#### [WHAT IS REQUIRED]
Nothing should differ between your answer and the records below.

#### [INPUT FOR THIS TASK]
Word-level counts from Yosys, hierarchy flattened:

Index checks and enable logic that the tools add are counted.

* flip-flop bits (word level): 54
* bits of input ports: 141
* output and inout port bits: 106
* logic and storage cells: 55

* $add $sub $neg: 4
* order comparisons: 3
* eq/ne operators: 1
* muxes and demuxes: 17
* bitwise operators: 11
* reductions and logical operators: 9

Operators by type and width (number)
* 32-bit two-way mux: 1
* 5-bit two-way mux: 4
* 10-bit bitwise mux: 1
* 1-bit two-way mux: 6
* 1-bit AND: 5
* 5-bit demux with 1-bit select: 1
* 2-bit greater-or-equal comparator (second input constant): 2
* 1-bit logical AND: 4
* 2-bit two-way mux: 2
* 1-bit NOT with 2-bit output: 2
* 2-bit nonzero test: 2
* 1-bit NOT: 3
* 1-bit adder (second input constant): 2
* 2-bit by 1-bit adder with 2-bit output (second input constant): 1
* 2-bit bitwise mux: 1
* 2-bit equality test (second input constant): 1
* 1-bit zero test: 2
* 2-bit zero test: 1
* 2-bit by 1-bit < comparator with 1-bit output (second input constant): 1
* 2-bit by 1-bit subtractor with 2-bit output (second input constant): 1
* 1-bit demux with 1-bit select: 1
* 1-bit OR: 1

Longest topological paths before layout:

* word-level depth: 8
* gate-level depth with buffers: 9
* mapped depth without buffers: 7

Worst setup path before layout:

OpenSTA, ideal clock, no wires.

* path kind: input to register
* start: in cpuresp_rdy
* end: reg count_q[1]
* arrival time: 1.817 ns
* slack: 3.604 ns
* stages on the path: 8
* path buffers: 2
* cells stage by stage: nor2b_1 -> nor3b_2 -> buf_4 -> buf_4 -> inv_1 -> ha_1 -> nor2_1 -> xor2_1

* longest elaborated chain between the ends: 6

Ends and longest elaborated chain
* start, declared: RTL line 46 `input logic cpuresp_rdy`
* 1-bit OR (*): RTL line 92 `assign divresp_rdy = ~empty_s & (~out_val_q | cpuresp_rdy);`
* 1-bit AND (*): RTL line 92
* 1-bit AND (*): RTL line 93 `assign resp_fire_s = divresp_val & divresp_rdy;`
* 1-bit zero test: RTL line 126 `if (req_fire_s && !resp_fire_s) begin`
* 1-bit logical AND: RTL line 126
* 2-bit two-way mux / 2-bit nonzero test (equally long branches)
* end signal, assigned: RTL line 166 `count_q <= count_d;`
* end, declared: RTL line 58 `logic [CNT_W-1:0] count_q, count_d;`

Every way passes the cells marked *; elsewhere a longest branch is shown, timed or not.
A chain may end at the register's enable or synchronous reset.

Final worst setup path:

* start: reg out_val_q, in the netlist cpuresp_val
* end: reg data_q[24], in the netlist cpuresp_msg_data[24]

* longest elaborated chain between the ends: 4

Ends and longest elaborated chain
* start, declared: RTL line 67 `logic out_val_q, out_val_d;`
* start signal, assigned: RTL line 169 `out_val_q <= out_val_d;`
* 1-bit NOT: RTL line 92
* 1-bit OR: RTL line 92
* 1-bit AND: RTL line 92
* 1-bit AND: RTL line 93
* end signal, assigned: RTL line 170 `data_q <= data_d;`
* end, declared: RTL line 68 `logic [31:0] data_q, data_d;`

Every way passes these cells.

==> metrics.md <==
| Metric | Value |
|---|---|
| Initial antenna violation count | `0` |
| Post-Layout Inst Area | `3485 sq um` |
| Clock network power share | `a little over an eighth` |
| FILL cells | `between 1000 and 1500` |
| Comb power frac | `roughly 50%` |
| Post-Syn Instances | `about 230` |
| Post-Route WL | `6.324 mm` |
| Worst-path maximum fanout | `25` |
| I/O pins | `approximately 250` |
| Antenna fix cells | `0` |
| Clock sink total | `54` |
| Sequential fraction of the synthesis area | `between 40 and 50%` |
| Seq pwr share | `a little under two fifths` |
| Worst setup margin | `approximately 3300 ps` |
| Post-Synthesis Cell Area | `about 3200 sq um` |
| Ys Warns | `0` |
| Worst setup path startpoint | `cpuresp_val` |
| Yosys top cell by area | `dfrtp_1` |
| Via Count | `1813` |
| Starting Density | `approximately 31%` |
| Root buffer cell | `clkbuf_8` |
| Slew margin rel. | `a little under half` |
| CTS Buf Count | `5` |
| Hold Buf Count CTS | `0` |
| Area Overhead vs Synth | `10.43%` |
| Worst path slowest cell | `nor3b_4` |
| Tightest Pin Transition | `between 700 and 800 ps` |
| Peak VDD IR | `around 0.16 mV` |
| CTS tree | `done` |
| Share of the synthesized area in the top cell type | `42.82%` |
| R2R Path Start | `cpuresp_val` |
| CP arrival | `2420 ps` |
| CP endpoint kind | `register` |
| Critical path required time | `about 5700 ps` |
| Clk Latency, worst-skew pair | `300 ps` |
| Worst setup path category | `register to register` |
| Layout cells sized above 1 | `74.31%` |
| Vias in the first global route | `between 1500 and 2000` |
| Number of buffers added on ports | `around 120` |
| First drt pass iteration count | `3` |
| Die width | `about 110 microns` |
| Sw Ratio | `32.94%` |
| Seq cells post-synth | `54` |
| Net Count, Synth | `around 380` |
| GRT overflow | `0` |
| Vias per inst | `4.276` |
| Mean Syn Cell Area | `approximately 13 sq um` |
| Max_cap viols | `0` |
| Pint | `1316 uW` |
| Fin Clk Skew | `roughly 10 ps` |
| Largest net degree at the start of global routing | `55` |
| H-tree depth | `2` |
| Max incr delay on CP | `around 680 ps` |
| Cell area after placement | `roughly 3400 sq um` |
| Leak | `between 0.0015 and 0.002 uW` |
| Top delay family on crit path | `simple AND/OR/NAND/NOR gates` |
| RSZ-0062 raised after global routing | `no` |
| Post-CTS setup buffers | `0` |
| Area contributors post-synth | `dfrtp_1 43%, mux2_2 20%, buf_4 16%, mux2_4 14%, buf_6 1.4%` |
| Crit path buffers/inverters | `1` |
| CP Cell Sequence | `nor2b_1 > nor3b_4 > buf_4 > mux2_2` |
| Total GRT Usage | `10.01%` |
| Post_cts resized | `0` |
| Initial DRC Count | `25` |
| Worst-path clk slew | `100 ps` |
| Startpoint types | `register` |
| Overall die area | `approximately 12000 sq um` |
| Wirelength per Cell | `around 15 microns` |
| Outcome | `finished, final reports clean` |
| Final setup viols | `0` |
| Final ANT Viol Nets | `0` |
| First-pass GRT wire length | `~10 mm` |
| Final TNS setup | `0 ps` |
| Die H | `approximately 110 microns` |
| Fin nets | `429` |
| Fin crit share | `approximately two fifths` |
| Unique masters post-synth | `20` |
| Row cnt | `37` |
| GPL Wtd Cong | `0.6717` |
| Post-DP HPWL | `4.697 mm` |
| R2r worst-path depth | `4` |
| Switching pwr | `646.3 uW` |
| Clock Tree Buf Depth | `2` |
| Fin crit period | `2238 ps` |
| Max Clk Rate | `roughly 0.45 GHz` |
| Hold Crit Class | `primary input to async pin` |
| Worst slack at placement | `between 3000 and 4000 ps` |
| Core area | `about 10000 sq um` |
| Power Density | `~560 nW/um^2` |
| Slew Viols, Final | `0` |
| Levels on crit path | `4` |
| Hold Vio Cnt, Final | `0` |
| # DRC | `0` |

#### [EXERCISE RESPONSE]
Word-level counts from Yosys, hierarchy flattened:

Index checks and enable logic that the tools add are counted.

* flip-flop bits (word level): 54
* bits of input ports: 141
* output and inout port bits: 106
* logic and storage cells: 55

* $add $sub $neg: 4
* order comparisons: 3
* eq/ne operators: 1
* muxes and demuxes: 17
* bitwise operators: 11
* reductions and logical operators: 9

Operators by type and width (number)
* 32-bit two-way mux: 1
* 5-bit two-way mux: 4
* 10-bit bitwise mux: 1
* 1-bit two-way mux: 6
* 1-bit AND: 5
* 5-bit demux with 1-bit select: 1
* 2-bit greater-or-equal comparator (second input constant): 2
* 1-bit logical AND: 4
* 2-bit two-way mux: 2
* 1-bit NOT with 2-bit output: 2
* 2-bit nonzero test: 2
* 1-bit NOT: 3
* 1-bit adder (second input constant): 2
* 2-bit by 1-bit adder with 2-bit output (second input constant): 1
* 2-bit bitwise mux: 1
* 2-bit equality test (second input constant): 1
* 1-bit zero test: 2
* 2-bit zero test: 1
* 2-bit by 1-bit < comparator with 1-bit output (second input constant): 1
* 2-bit by 1-bit subtractor with 2-bit output (second input constant): 1
* 1-bit demux with 1-bit select: 1
* 1-bit OR: 1

Longest topological paths before layout:

* word-level depth: 8
* gate-level depth with buffers: 9
* mapped depth without buffers: 7

Worst setup path before layout:

OpenSTA, ideal clock, no wires.

* path kind: input to register
* start: in cpuresp_rdy
* end: reg count_q[1]
* arrival time: 1.817 ns
* slack: 3.604 ns
* stages on the path: 8
* path buffers: 2
* cells stage by stage: nor2b_1 -> nor3b_2 -> buf_4 -> buf_4 -> inv_1 -> ha_1 -> nor2_1 -> xor2_1

* longest elaborated chain between the ends: 6

Ends and longest elaborated chain
* start, declared: RTL line 46 `input logic cpuresp_rdy`
* 1-bit OR (*): RTL line 92 `assign divresp_rdy = ~empty_s & (~out_val_q | cpuresp_rdy);`
* 1-bit AND (*): RTL line 92
* 1-bit AND (*): RTL line 93 `assign resp_fire_s = divresp_val & divresp_rdy;`
* 1-bit zero test: RTL line 126 `if (req_fire_s && !resp_fire_s) begin`
* 1-bit logical AND: RTL line 126
* 2-bit two-way mux / 2-bit nonzero test (equally long branches)
* end signal, assigned: RTL line 166 `count_q <= count_d;`
* end, declared: RTL line 58 `logic [CNT_W-1:0] count_q, count_d;`

Every way passes the cells marked *; elsewhere a longest branch is shown, timed or not.
A chain may end at the register's enable or synchronous reset.

Final worst setup path:

* start: reg out_val_q, in the netlist cpuresp_val
* end: reg data_q[24], in the netlist cpuresp_msg_data[24]

* longest elaborated chain between the ends: 4

Ends and longest elaborated chain
* start, declared: RTL line 67 `logic out_val_q, out_val_d;`
* start signal, assigned: RTL line 169 `out_val_q <= out_val_d;`
* 1-bit NOT: RTL line 92
* 1-bit OR: RTL line 92
* 1-bit AND: RTL line 92
* 1-bit AND: RTL line 93
* end signal, assigned: RTL line 170 `data_q <= data_d;`
* end, declared: RTL line 68 `logic [31:0] data_q, data_d;`

Every way passes these cells.

==> metrics.md <==
| Metric | Value |
|---|---|
| Initial antenna violation count | `0` |
| Post-Layout Inst Area | `3485 sq um` |
| Clock network power share | `a little over an eighth` |
| FILL cells | `between 1000 and 1500` |
| Comb power frac | `roughly 50%` |
| Post-Syn Instances | `about 230` |
| Post-Route WL | `6.324 mm` |
| Worst-path maximum fanout | `25` |
| I/O pins | `approximately 250` |
| Antenna fix cells | `0` |
| Clock sink total | `54` |
| Sequential fraction of the synthesis area | `between 40 and 50%` |
| Seq pwr share | `a little under two fifths` |
| Worst setup margin | `approximately 3300 ps` |
| Post-Synthesis Cell Area | `about 3200 sq um` |
| Ys Warns | `0` |
| Worst setup path startpoint | `cpuresp_val` |
| Yosys top cell by area | `dfrtp_1` |
| Via Count | `1813` |
| Starting Density | `approximately 31%` |
| Root buffer cell | `clkbuf_8` |
| Slew margin rel. | `a little under half` |
| CTS Buf Count | `5` |
| Hold Buf Count CTS | `0` |
| Area Overhead vs Synth | `10.43%` |
| Worst path slowest cell | `nor3b_4` |
| Tightest Pin Transition | `between 700 and 800 ps` |
| Peak VDD IR | `around 0.16 mV` |
| CTS tree | `done` |
| Share of the synthesized area in the top cell type | `42.82%` |
| R2R Path Start | `cpuresp_val` |
| CP arrival | `2420 ps` |
| CP endpoint kind | `register` |
| Critical path required time | `about 5700 ps` |
| Clk Latency, worst-skew pair | `300 ps` |
| Worst setup path category | `register to register` |
| Layout cells sized above 1 | `74.31%` |
| Vias in the first global route | `between 1500 and 2000` |
| Number of buffers added on ports | `around 120` |
| First drt pass iteration count | `3` |
| Die width | `about 110 microns` |
| Sw Ratio | `32.94%` |
| Seq cells post-synth | `54` |
| Net Count, Synth | `around 380` |
| GRT overflow | `0` |
| Vias per inst | `4.276` |
| Mean Syn Cell Area | `approximately 13 sq um` |
| Max_cap viols | `0` |
| Pint | `1316 uW` |
| Fin Clk Skew | `roughly 10 ps` |
| Largest net degree at the start of global routing | `55` |
| H-tree depth | `2` |
| Max incr delay on CP | `around 680 ps` |
| Cell area after placement | `roughly 3400 sq um` |
| Leak | `between 0.0015 and 0.002 uW` |
| Top delay family on crit path | `simple AND/OR/NAND/NOR gates` |
| RSZ-0062 raised after global routing | `no` |
| Post-CTS setup buffers | `0` |
| Area contributors post-synth | `dfrtp_1 43%, mux2_2 20%, buf_4 16%, mux2_4 14%, buf_6 1.4%` |
| Crit path buffers/inverters | `1` |
| CP Cell Sequence | `nor2b_1 > nor3b_4 > buf_4 > mux2_2` |
| Total GRT Usage | `10.01%` |
| Post_cts resized | `0` |
| Initial DRC Count | `25` |
| Worst-path clk slew | `100 ps` |
| Startpoint types | `register` |
| Overall die area | `approximately 12000 sq um` |
| Wirelength per Cell | `around 15 microns` |
| Outcome | `finished, final reports clean` |
| Final setup viols | `0` |
| Final ANT Viol Nets | `0` |
| First-pass GRT wire length | `~10 mm` |
| Final TNS setup | `0 ps` |
| Die H | `approximately 110 microns` |
| Fin nets | `429` |
| Fin crit share | `approximately two fifths` |
| Unique masters post-synth | `20` |
| Row cnt | `37` |
| GPL Wtd Cong | `0.6717` |
| Post-DP HPWL | `4.697 mm` |
| R2r worst-path depth | `4` |
| Switching pwr | `646.3 uW` |
| Clock Tree Buf Depth | `2` |
| Fin crit period | `2238 ps` |
| Max Clk Rate | `roughly 0.45 GHz` |
| Hold Crit Class | `primary input to async pin` |
| Worst slack at placement | `between 3000 and 4000 ps` |
| Core area | `about 10000 sq um` |
| Power Density | `~560 nW/um^2` |
| Slew Viols, Final | `0` |
| Levels on crit path | `4` |
| Hold Vio Cnt, Final | `0` |
| # DRC | `0` |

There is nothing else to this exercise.